4.6 Other methods There are still some other estimation methods that could be used: - Meta-Analysis (MIXED procedure) - Nonparametric ML analysis - MCMC (Stochastic integration, Implemented very poorly in SAS )

5. Comparison of Methods Back to the data set: Method OR [95%-CI] PROC FREQ 1.498 [0.915; 2.452] PROC GENMOD 1.740 [1.102; 2.747] %GLIMMIX 2.069 [1.176; 3.641] %NLINMIX 2.021 [1.076; 3.794] PROC NLMIXED 2.093 [1.162; 3.771] PROC PHREG 2.130 [1.177; 3.855] PROC LOGISTIC 2.130 [1.137; 4.079]

6. Conclusion - The SAS System offers a large number of options for estimating logistic regression models with correlated data - It is difficult to give general recommendations which of the methods to use because this depends on (a) the data at hand and (b) on the desired interpretation of parameters (population-averaged vs. subject-specific) - In our data set we feel most comfortable with the results from the NLMIXED procedure and from the conditional ML analysis.

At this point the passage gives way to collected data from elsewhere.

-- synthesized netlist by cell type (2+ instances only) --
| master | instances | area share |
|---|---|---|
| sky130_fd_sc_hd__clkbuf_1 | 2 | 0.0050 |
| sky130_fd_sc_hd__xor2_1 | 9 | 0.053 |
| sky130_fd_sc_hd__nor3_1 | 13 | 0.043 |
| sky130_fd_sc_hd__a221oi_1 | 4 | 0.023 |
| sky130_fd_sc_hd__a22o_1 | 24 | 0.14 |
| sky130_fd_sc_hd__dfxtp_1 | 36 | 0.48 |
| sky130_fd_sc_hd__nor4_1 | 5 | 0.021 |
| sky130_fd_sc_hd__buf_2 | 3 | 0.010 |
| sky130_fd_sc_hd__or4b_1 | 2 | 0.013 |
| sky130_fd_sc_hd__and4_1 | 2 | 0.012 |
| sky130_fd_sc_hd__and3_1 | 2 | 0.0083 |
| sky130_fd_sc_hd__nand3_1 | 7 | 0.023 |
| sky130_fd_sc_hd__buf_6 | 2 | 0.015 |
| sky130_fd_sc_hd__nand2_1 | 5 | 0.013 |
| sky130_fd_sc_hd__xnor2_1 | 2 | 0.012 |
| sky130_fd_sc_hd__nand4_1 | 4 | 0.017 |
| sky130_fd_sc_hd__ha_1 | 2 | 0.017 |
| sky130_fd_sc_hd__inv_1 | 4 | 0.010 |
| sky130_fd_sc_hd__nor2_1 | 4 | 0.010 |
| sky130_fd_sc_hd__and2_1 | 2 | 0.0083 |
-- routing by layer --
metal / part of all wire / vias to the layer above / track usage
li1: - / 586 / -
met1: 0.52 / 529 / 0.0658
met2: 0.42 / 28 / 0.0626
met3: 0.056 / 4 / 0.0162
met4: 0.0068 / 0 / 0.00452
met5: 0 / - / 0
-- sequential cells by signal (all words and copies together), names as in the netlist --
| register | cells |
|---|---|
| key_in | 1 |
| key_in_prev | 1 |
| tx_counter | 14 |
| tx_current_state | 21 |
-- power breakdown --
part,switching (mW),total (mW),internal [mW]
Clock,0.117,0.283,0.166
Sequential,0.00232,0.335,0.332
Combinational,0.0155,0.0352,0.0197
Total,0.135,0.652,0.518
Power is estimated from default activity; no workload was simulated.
[/design/flow/design.v]
`timescale 1ns / 1ps
module uart_rx(
input wire clk,
input wire rst,
input wire rxd,
  output wire [7:0] led   
);
 localparam [3:0]
        RX_IDLE = 4'b1111,
        RX_START_BIT = 4'b0000,
        RX_D0 = 4'b0001,
        RX_D1 = 4'b0010,
        RX_D2 = 4'b0011,
        RX_D3 = 4'b0100,
        RX_D4 = 4'b0101,
        RX_D5 = 4'b0110,
        RX_D6 = 4'b0111,
        RX_D7 = 4'b1000,
        RX_DONE = 4'b1001,
        RX_STOP_BIT = 4'b1010;
parameter CLOCK_SPEED = 100_000_000;
parameter BAUD_RATE = 9600;
parameter CLOCKS_PER_BIT = (CLOCK_SPEED / BAUD_RATE) + 1;
reg [3:0] rx_current_state = 0, rx_next_state = 0;
always @(posedge clk) begin
    if(rst) rx_current_state <= RX_IDLE;
    else rx_current_state <= rx_next_state;
end
wire rx_counter_en = (rx_current_state != RX_IDLE) ? 1 : 0;
reg [13:0] rx_counter = 0;
always @(posedge clk) begin
    if(rst) rx_counter <= 0;
    else if (rx_counter_en) begin
        rx_counter <= rx_counter + 1;
        if(rx_counter == (CLOCKS_PER_BIT - 1))
            rx_counter <= 0;
        end
        else rx_counter <= 0;
end
wire state_transition = (rx_counter == (CLOCKS_PER_BIT - 1)) ? 1 : 0;
always @(*) begin
    rx_next_state = rx_current_state;
    case(rx_current_state)
    RX_IDLE: if(rxd==0) rx_next_state = RX_START_BIT;
    RX_START_BIT: if(state_transition) rx_next_state = RX_D0;
    RX_D0: if(state_transition) rx_next_state = RX_D1;
    RX_D1: if(state_transition) rx_next_state = RX_D2;
    RX_D2: if(state_transition) rx_next_state = RX_D3;
    RX_D3: if(state_transition) rx_next_state = RX_D4;
    RX_D4: if(state_transition) rx_next_state = RX_D5;
    RX_D5: if(state_transition) rx_next_state = RX_D6;
    RX_D6: if(state_transition) rx_next_state = RX_D7;
    RX_D7: if(state_transition) rx_next_state = RX_DONE;
    RX_DONE: if(rxd) rx_next_state = RX_STOP_BIT;
    RX_STOP_BIT: if(state_transition) rx_next_state = RX_IDLE;
    default: rx_next_state = RX_IDLE;
    endcase
end
wire data_sampling_en = ((rx_counter == (CLOCKS_PER_BIT/2 -1))
                         &&(rx_current_state > RX_START_BIT)
                         &&(rx_current_state < RX_STOP_BIT)) ? 1 : 0;
reg [7:0] rx_data = 0;
always @(posedge clk) begin
    if(rst) rx_data <= 0;
    else if(data_sampling_en)
        rx_data <= {rxd, rx_data[7:1]};
end                        
assign led = rx_data;
endmodule
[/design/flow/run.sh]
#!/bin/bash
# OpenROAD 26Q1-2900-gdf79404cd8, Yosys 0.63+post, stock flow scripts
make -C /OpenROAD-flow-scripts/flow DESIGN_CONFIG=/design/flow/config.mk WORK_HOME=/design/flow/orfs finish
[/design/flow/config.mk]
export PLATFORM = sky130hd
export DESIGN_NAME = uart_rx
export DESIGN_NICKNAME = uart_rx
export VERILOG_FILES = /design/flow/design.v
export SDC_FILE = /design/flow/constraint.sdc
export NUM_CORES = 4
export LEC_CHECK = 1
export CORE_AREA = 10 10 91 91
export DIE_AREA = 0 0 101 101
[/design/flow/constraint.sdc]
current_design uart_rx

set clk_period 4.6
set clk_io_pct 0.2

create_clock -name clk0 -period $clk_period [get_ports {clk}]

set non_clock_inputs [all_inputs -no_clocks]
set_input_delay [expr $clk_period * $clk_io_pct] -clock clk0 $non_clock_inputs
set_output_delay [expr $clk_period * $clk_io_pct] -clock clk0 [all_outputs]
==> out/results.tsv <==
stage	metric	value	unit
timing	RSZ-0062 raised after global routing	no	
global_routing	antenna violations before repair	0	
clocking	Bufs on Longest Clock Path	2	
place	pre-CTS WS	2120	ps
job	max-cap violations	0	
route	DRC	0	
floorplanning	Site Rows	29	
timing	Worst Skew	5.84	ps
clocking	CTS tree	yes	
global_routing	vias in the first global route	1010	
route	number of diodes	0	
power	Reg power frac	49.9	%
power	Logic pwr share	29.6	%
clocking	Reg clk slew, reported paths	80	ps
clocking	# hold bufs at CTS	0	
worst_setup_path	WS Path Type	in2reg	
global_routing	largest net degree at the start of global routing	15	
global_routing	total grt overflow	0	
place	IO buf count	10	
route	WL per Instance	11.4	um
clocking	number of post-CTS setup repair buffers	0	
route	initial DRC count	47	
finish	share of layout cells above drive strength 1	5.63	%
route	via-per-instance ratio	4.58	
route	post-route ant nets	0	
clocking	post_cts resized	0	
worst_setup_path	Crit path largest cell delay	800	ps
timing	Worst Max-Slew Pin Slew	690	ps
clocking	clock buffer count from CTS	3	
synthesis	synthesized instance count	154	
global_routing	first-pass GRT wire length	4760	um
timing	# setup viols final	0	
power	sw frac	35.9	%
status	run status	finished clean	
clocking	clk latency late pin	260	ps
place	DP Wirelength	1880	um
floorplanning	total die area	0.0102	mm^2
timing	Hold Violations, Final	0	
timing	Period minus WS final	2200	ps
worst_setup_path	CP max stage cell	clkdlybuf4s50_1	
synthesis	Synth Area per Inst	8.48	um^2
floorplanning	die width	101	um
worst_setup_path	CP Max Fanout	14	
synthesis	Syn Std Cell Area	0.00131	mm^2
worst_setup_path	CP required	4730	ps
min_path	Hold Path Class	reg2reg	
route	DRT Wirelength	2710	um
timing	Max-slew headroom	53.6	%
synthesis	Seq share, synth	39.8	%
synthesis	chip area in the Yosys report	0.00131	mm^2
synthesis	yosys stat cell total	154	
floorplanning	Core ar.	0.00635	mm^2
clocking	Clock Tree Root	clkbuf_8	
power	pwr/cell area	392	mW/mm^2
finish	area grow syn2layout	16.1	%
finish	fill count	680	
synthesis	Synth flops	26	
timing	setup_tns	0	ps
floorplanning	DIE HEIGHT	101	um
worst_setup_path	CP startpoint kind	input port	
power	worst vdd ir	0.103	mV
clocking	clock tree sinks	26	
worst_setup_path	largest delay contributor family on the critical path	buffers and inverters	
place	RePlAce Congestion	0.788	
route	detailed-route via count	1085	
power	Clock Power Share	20.5	%
global_routing	GRT Total Usage	5.40	%
floorplanning	fp_density	20.6	%
worst_setup_path	Worst EP arrival	2330	ps
worst_setup_path	critical path endpoint category	flop	
timing	final setup margin	2400	ps
floorplanning	# IOs	11	
route	Pre-antenna DRT Iters	4	
timing	fin crit share	47.8	%
job	Log Warnings	26	
timing	max-slew violation count	0	
timing	fmax	0.454	GHz
synthesis	synth unique cells	41	
synthesis	Yosys Warn Count	1	
power	Int Power	0.000381	W
worst_setup_path	worst path bufs/invs	1	
clocking	H-tree levels	1	
worst_setup_path	worst path cell trace	clkdlybuf4s50_1, a221o_1, nor2_1	
power	leakage power	0.466	nW
power	P_sw	0.000213	W
--- run.sh ---
#!/bin/bash
# OpenROAD 26Q1-2900-gdf79404cd8, Yosys 0.63+post, stock flow scripts
make -C /OpenROAD-flow-scripts/flow DESIGN_CONFIG=/design/flow/config.mk WORK_HOME=/design/flow/orfs finish
--- config.mk ---
export PLATFORM = sky130hd
export DESIGN_NAME = Clock_divider
export DESIGN_NICKNAME = Clock_divider
export VERILOG_FILES = /design/flow/design.v
export SDC_FILE = /design/flow/constraint.sdc
export NUM_CORES = 4
export LEC_CHECK = 1
export CORE_AREA = 10 10 93 93
export DIE_AREA = 0 0 103 103
--- constraint.sdc ---
current_design Clock_divider

set clk_period 4.7
set clk_io_pct 0.2

create_clock -name clk0 -period $clk_period [get_ports {clock_in}]

set non_clock_inputs [all_inputs -no_clocks]
set_input_delay [expr $clk_period * $clk_io_pct] -clock clk0 $non_clock_inputs
set_output_delay [expr $clk_period * $clk_io_pct] -clock clk0 [all_outputs]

7. References - Beitler, P.J., Landis, J.R. (1985), A Mixed-effects Model for Categorical Data, Biometrics, 41, 991-1000. - Derr, R.E. (2000), Performing Exact Logistic Regression with the SAS System, Proceedings of the 25 th Annual SAS Users Group International Conference (SUGI 25), 254-25. - Diggle, P.J., Liang, K.-Y., Zeger, S.L. (1994), Analysis of Longitudinal Data, Oxford University Press, Oxford. - Liang, K.-Y., Zeger, S.L. (1986), Longitudinal Data Analysis Using Generalized Linear Models, Biometrika, 73, 13-22. - McCullagh, P., Nelder J.A. (1989), Generalized Linear Models, Chapman and Hall, New York. - Wolfinger, R.D., O Connell, M. (1993), Generalized linear models: a pseudo-likelihood approch, Journal of Statistical Computation and Simulation, 48, 233-243. - Wolfinger, R.D., Lin, X. (1997), Two Taylor-series approximation methods for nonlinear mixed models, Computational Statistics & Data Analysis, 25, 465-490. - Wolfinger, R.D. (1999), Fitting Nonlinear Mixed Models with the new NLMIXED Procedure, Proceedings of the 24 th Annual SAS Users Group International Conference (SUGI 24), 287-24.